Dictionary of National Biography, 1885-1900/Felton, Thomas (1567?-1588)
FELTON, THOMAS (1567?–1588), Franciscan friar, son of John Felton (d 1570) [q. v.], born about 1567 at Bermondsey Abbey, Surrey, was in his youth page to Lady Lovett. Afterwards he was sent to the English College at Rheims, where he received the first tonsure from the hands of the Cardinal de Guise, archbishop of Rheims, in 1583 (Douay Diaries, p. 199, where he is described as ‘Nordovicen’). He then entered the order of Minims, but being unable to endure its austerities he returned to England. On landing he was arrested, brought to London, and committed to the Poultry Compter. About two years later his aunt, Mrs. Blount, obtained his release through the interest of some of her friends at court. He attempted to return to France, but was again intercepted and committed to Bridewell. After some time he regained his liberty, and made a second attempt to get back to Rheims, but was rearrested and recommitted to Bridewell, where he was put into ‘Little Ease’ and otherwise cruelly tortured. He was brought to trial at Newgate, just after the defeat of the Armada, and was asked whether, if the Spanish forces had landed, he would have taken the part of the queen. His reply was that he would have taken part with God and his country. But he refused to acknowledge the queen to be the supreme head of the church of England, and was accordingly condemned to death.
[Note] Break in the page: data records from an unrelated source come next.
<file path="config.mk">
export PLATFORM = sky130hd
export DESIGN_NAME = reg_stack
export DESIGN_NICKNAME = d
export VERILOG_FILES = /design/src/regstack_pkg.sv /design/src/csr_file.sv /design/src/gpr_file.sv /design/src/reg_stack.sv
export VERILOG_INCLUDE_DIRS = /design/src /design/src/include
export SDC_FILE = /design/constraint.sdc
export NUM_CORES = 2
export LEC_CHECK = 0
export BUFFER_PORTS_ARGS = -buffer_cell sky130_fd_sc_hd__buf_4
export CORE_UTILIZATION = 40
export CTS_CLUSTER_SIZE = 14
export DETAILED_ROUTE_END_ITERATION = 10
export PLACE_DENSITY = 0.66
export SYNTH_ARGS = -nofsm -noshare
export SYNTH_HDL_FRONTEND = slang
export SYNTH_SLANG_ARGS = --single-unit
</file>
<file path="constraint.sdc">
create_clock -name clock -period 2.4 [get_ports clock]
set_clock_uncertainty 0.15 [all_clocks]
set_input_delay 0.36 -clock clock [delete_from_list [all_inputs] [get_ports clock]]
set_output_delay 0.36 -clock clock [all_outputs]
set_load 0.005 [all_outputs]
</file>
<file path="src/include/regstack_params.svh">
`ifndef REGSTACK_PARAMS_SVH
`define REGSTACK_PARAMS_SVH

// widths
`define RS_XLEN            32
`define RS_AW              5
`define RS_CSR_AW          12

// machine csr addresses
`define RS_CSR_MEPC        12'h341
`define RS_CSR_MCAUSE      12'h342
`define RS_CSR_MSTATUS     12'h300
`define RS_CSR_MTVEC       12'h305

// reset values
`define RS_MTVEC_RESET     32'h0000_0100
`define RS_MSTATUS_RESET   32'h0000_1808   // mpp = machine, mie set

`define RS_CAUSE_ECALL     32'd11          // environment call from m-mode

`endif

</file>
<file path="src/regstack_pkg.sv">
`include "regstack_params.svh"

package regstack_pkg;

    // ===================================================================
    // plain vectors
    // ===================================================================
    typedef logic [`RS_XLEN-1:0]   xlen_t;
    typedef logic [`RS_AW-1:0]     reg_addr_t;
    typedef logic [`RS_CSR_AW-1:0] csr_addr_t;
    typedef logic [3:0]            csr_wen_t;   // one-hot, one bit per csr

    // bit positions inside csr_wen_t
    localparam int CSR_BIT_MEPC    = 0;
    localparam int CSR_BIT_MCAUSE  = 1;
    localparam int CSR_BIT_MSTATUS = 2;
    localparam int CSR_BIT_MTVEC   = 3;

    // ===================================================================
    // grouped signals
    // ===================================================================
    typedef struct packed {
        logic      wen;
        reg_addr_t addr;
        xlen_t     data;
    } gpr_wb_t;

    typedef struct packed {
        csr_wen_t wen;
        xlen_t    data;
    } csr_wr_t;

    // ecall request with the pc of the faulting instruction
    typedef struct packed {
        logic  ecall;
        xlen_t pc;
    } trap_t;

    typedef struct packed {
        xlen_t mepc;
        xlen_t mcause;
        xlen_t mstatus;
        xlen_t mtvec;
    } csr_view_t;

endpackage
</file>
<file path="src/csr_file.sv">
`timescale 1ns/10ps
`include "regstack_params.svh"

module csr_file (
    input  logic                      clock,
    input  logic                      arst_n,

    input  regstack_pkg::csr_wr_t     wr,
    input  regstack_pkg::trap_t       trap,

    output regstack_pkg::csr_view_t   view
);

    // mstatus fields touched by a trap
    localparam int MIE_BIT  = 3;
    localparam int MPIE_BIT = 7;

    regstack_pkg::xlen_t mepc_q;
    regstack_pkg::xlen_t mcause_q;
    regstack_pkg::xlen_t mstatus_q;
    regstack_pkg::xlen_t mtvec_q;

    regstack_pkg::xlen_t mstatus_trap;

    logic wen_mepc;
    logic wen_mcause;
    logic wen_mstatus;
    logic wen_mtvec;

    assign wen_mepc    = wr.wen[regstack_pkg::CSR_BIT_MEPC];
    assign wen_mcause  = wr.wen[regstack_pkg::CSR_BIT_MCAUSE];
    assign wen_mstatus = wr.wen[regstack_pkg::CSR_BIT_MSTATUS];
    assign wen_mtvec   = wr.wen[regstack_pkg::CSR_BIT_MTVEC];

    // mie -> mpie, then mie cleared; other bits kept
    always_comb begin
        mstatus_trap           = mstatus_q;
        mstatus_trap[MPIE_BIT] = mstatus_q[MIE_BIT];
        mstatus_trap[MIE_BIT]  = 1'b0;
    end

    // ===================================================================
    // trap state, ecall has priority over software writes
    // ===================================================================
    always_ff @(posedge clock or negedge arst_n) begin
        if (!arst_n) begin
            mepc_q <= '0;
        end else if (trap.ecall) begin
            mepc_q <= trap.pc;
        end else if (wen_mepc) begin
            mepc_q <= wr.data;
        end
    end

    always_ff @(posedge clock or negedge arst_n) begin
        if (!arst_n) begin
            mcause_q <= '0;
        end else if (trap.ecall) begin
            mcause_q <= `RS_CAUSE_ECALL;
        end else if (wen_mcause) begin
            mcause_q <= wr.data;
        end
    end

    always_ff @(posedge clock or negedge arst_n) begin
        if (!arst_n) begin
            mstatus_q <= `RS_MSTATUS_RESET;
        end else if (trap.ecall) begin
            mstatus_q <= mstatus_trap;
        end else if (wen_mstatus) begin
            mstatus_q <= wr.data;
        end
    end

    // ===================================================================
    // trap vector, software only
    // ===================================================================
    always_ff @(posedge clock or negedge arst_n) begin
        if (!arst_n) begin
            mtvec_q <= `RS_MTVEC_RESET;
        end else if (wen_mtvec) begin
            mtvec_q <= wr.data;   // not blocked by ecall
        end
    end

    assign view.mepc    = mepc_q;
    assign view.mcause  = mcause_q;
    assign view.mstatus = mstatus_q;
    assign view.mtvec   = mtvec_q;

endmodule

</file>
<file path="src/gpr_file.sv">
`timescale 1ns/10ps
`include "regstack_params.svh"

module gpr_file (
    input  logic                    clock,
    input  logic                    arst_n,

    input  regstack_pkg::gpr_wb_t   wb,
    input  regstack_pkg::reg_addr_t rs1,
    input  regstack_pkg::reg_addr_t rs2,

    output regstack_pkg::xlen_t     rs1_value,
    output regstack_pkg::xlen_t     rs2_value,
    output regstack_pkg::xlen_t     a0_value
);

    localparam int NREGS  = 1 << `RS_AW;
    localparam int A0_IDX = 10;              // abi name a0

    // ===================================================================
    // storage
    // ===================================================================
    regstack_pkg::xlen_t regs [1:NREGS-1];   // x0 is not stored

    logic wr_en;

    // writes to x0 are dropped here
    assign wr_en = wb.wen && (wb.addr != '0);

    always_ff @(posedge clock or negedge arst_n) begin
        if (!arst_n) begin
            for (int i = 1; i < NREGS; i++) begin
                regs[i] <= '0;
            end
        end else if (wr_en) begin
            regs[wb.addr] <= wb.data;
        end
    end

    // ===================================================================
    // read ports
    // ===================================================================

    // async lookup, x0 hard-wired to zero
    function automatic regstack_pkg::xlen_t read_reg(
        input regstack_pkg::reg_addr_t addr
    );
        regstack_pkg::xlen_t value;

        value = '0;
        for (int i = 1; i < NREGS; i++) begin
            if (addr == regstack_pkg::reg_addr_t'(i)) begin
                value = regs[i];
            end
        end
        return value;
    endfunction

    always_comb begin
        rs1_value = read_reg(rs1);
    end

    always_comb begin
        rs2_value = read_reg(rs2);
    end

    // a0 tap for the outside world
    assign a0_value = regs[A0_IDX];

endmodule

</file>
<file path="src/reg_stack.sv">
`timescale 1ns/10ps
`include "regstack_params.svh"

module reg_stack (
    input  logic                      clock,
    input  logic                      arst_n,

    // gpr side
    input  regstack_pkg::gpr_wb_t     gpr_wb,
    input  regstack_pkg::reg_addr_t   rs1,
    input  regstack_pkg::reg_addr_t   rs2,

    // csr side
    input  regstack_pkg::csr_addr_t   csr_addr,
    input  regstack_pkg::csr_wr_t     csr_wr,
    input  regstack_pkg::trap_t       trap,

    output regstack_pkg::xlen_t       rs1_value,
    output regstack_pkg::xlen_t       rs2_value,
    output regstack_pkg::xlen_t       a0_value,
    output regstack_pkg::xlen_t       csr_rdata,
    output regstack_pkg::xlen_t       mepc,       // mret target
    output regstack_pkg::xlen_t       mtvec       // trap entry
);

    regstack_pkg::gpr_wb_t   wb_masked;
    regstack_pkg::csr_view_t csr_view;

    // ===================================================================
    // write-back to x0 carries zero data
    // ===================================================================
    always_comb begin
        wb_masked = gpr_wb;
        if (gpr_wb.addr == '0) begin
            wb_masked.data = '0;
        end
    end

    // ===================================================================
    // csr read decode
    // ===================================================================
    always_comb begin
        case (csr_addr)
            `RS_CSR_MEPC:    csr_rdata = csr_view.mepc;
            `RS_CSR_MCAUSE:  csr_rdata = csr_view.mcause;
            `RS_CSR_MSTATUS: csr_rdata = csr_view.mstatus;
            `RS_CSR_MTVEC:   csr_rdata = csr_view.mtvec;
            default:         csr_rdata = '0;   // unimplemented
        endcase
    end

    // redirect paths for the core
    assign mepc  = csr_view.mepc;
    assign mtvec = csr_view.mtvec;

    // ===================================================================
    // storage
    // ===================================================================
    csr_file csr_file_inst (
        .clock     (clock),
        .arst_n    (arst_n),
        .wr        (csr_wr),
        .trap      (trap),
        .view      (csr_view)
    );

    gpr_file gpr_file_inst (
        .clock     (clock),
        .arst_n    (arst_n),
        .wb        (wb_masked),
        .rs1       (rs1),
        .rs2       (rs2),
        .rs1_value (rs1_value),
        .rs2_value (rs2_value),
        .a0_value  (a0_value)
    );

endmodule

</file>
The next day, 28 Aug. 1588, he and another priest, named James Claxton or Clarkson, were conveyed on horseback from Bridewell to the place of execution, between Brentford and Hounslow, and were there hanged and quartered.
[Challoner's Missionary Priests (1741), i. 216; Yepes, Hist. de la Persecucion de la Inglaterra, p. 610; Notes and Queries, 6th ser. v. 163.]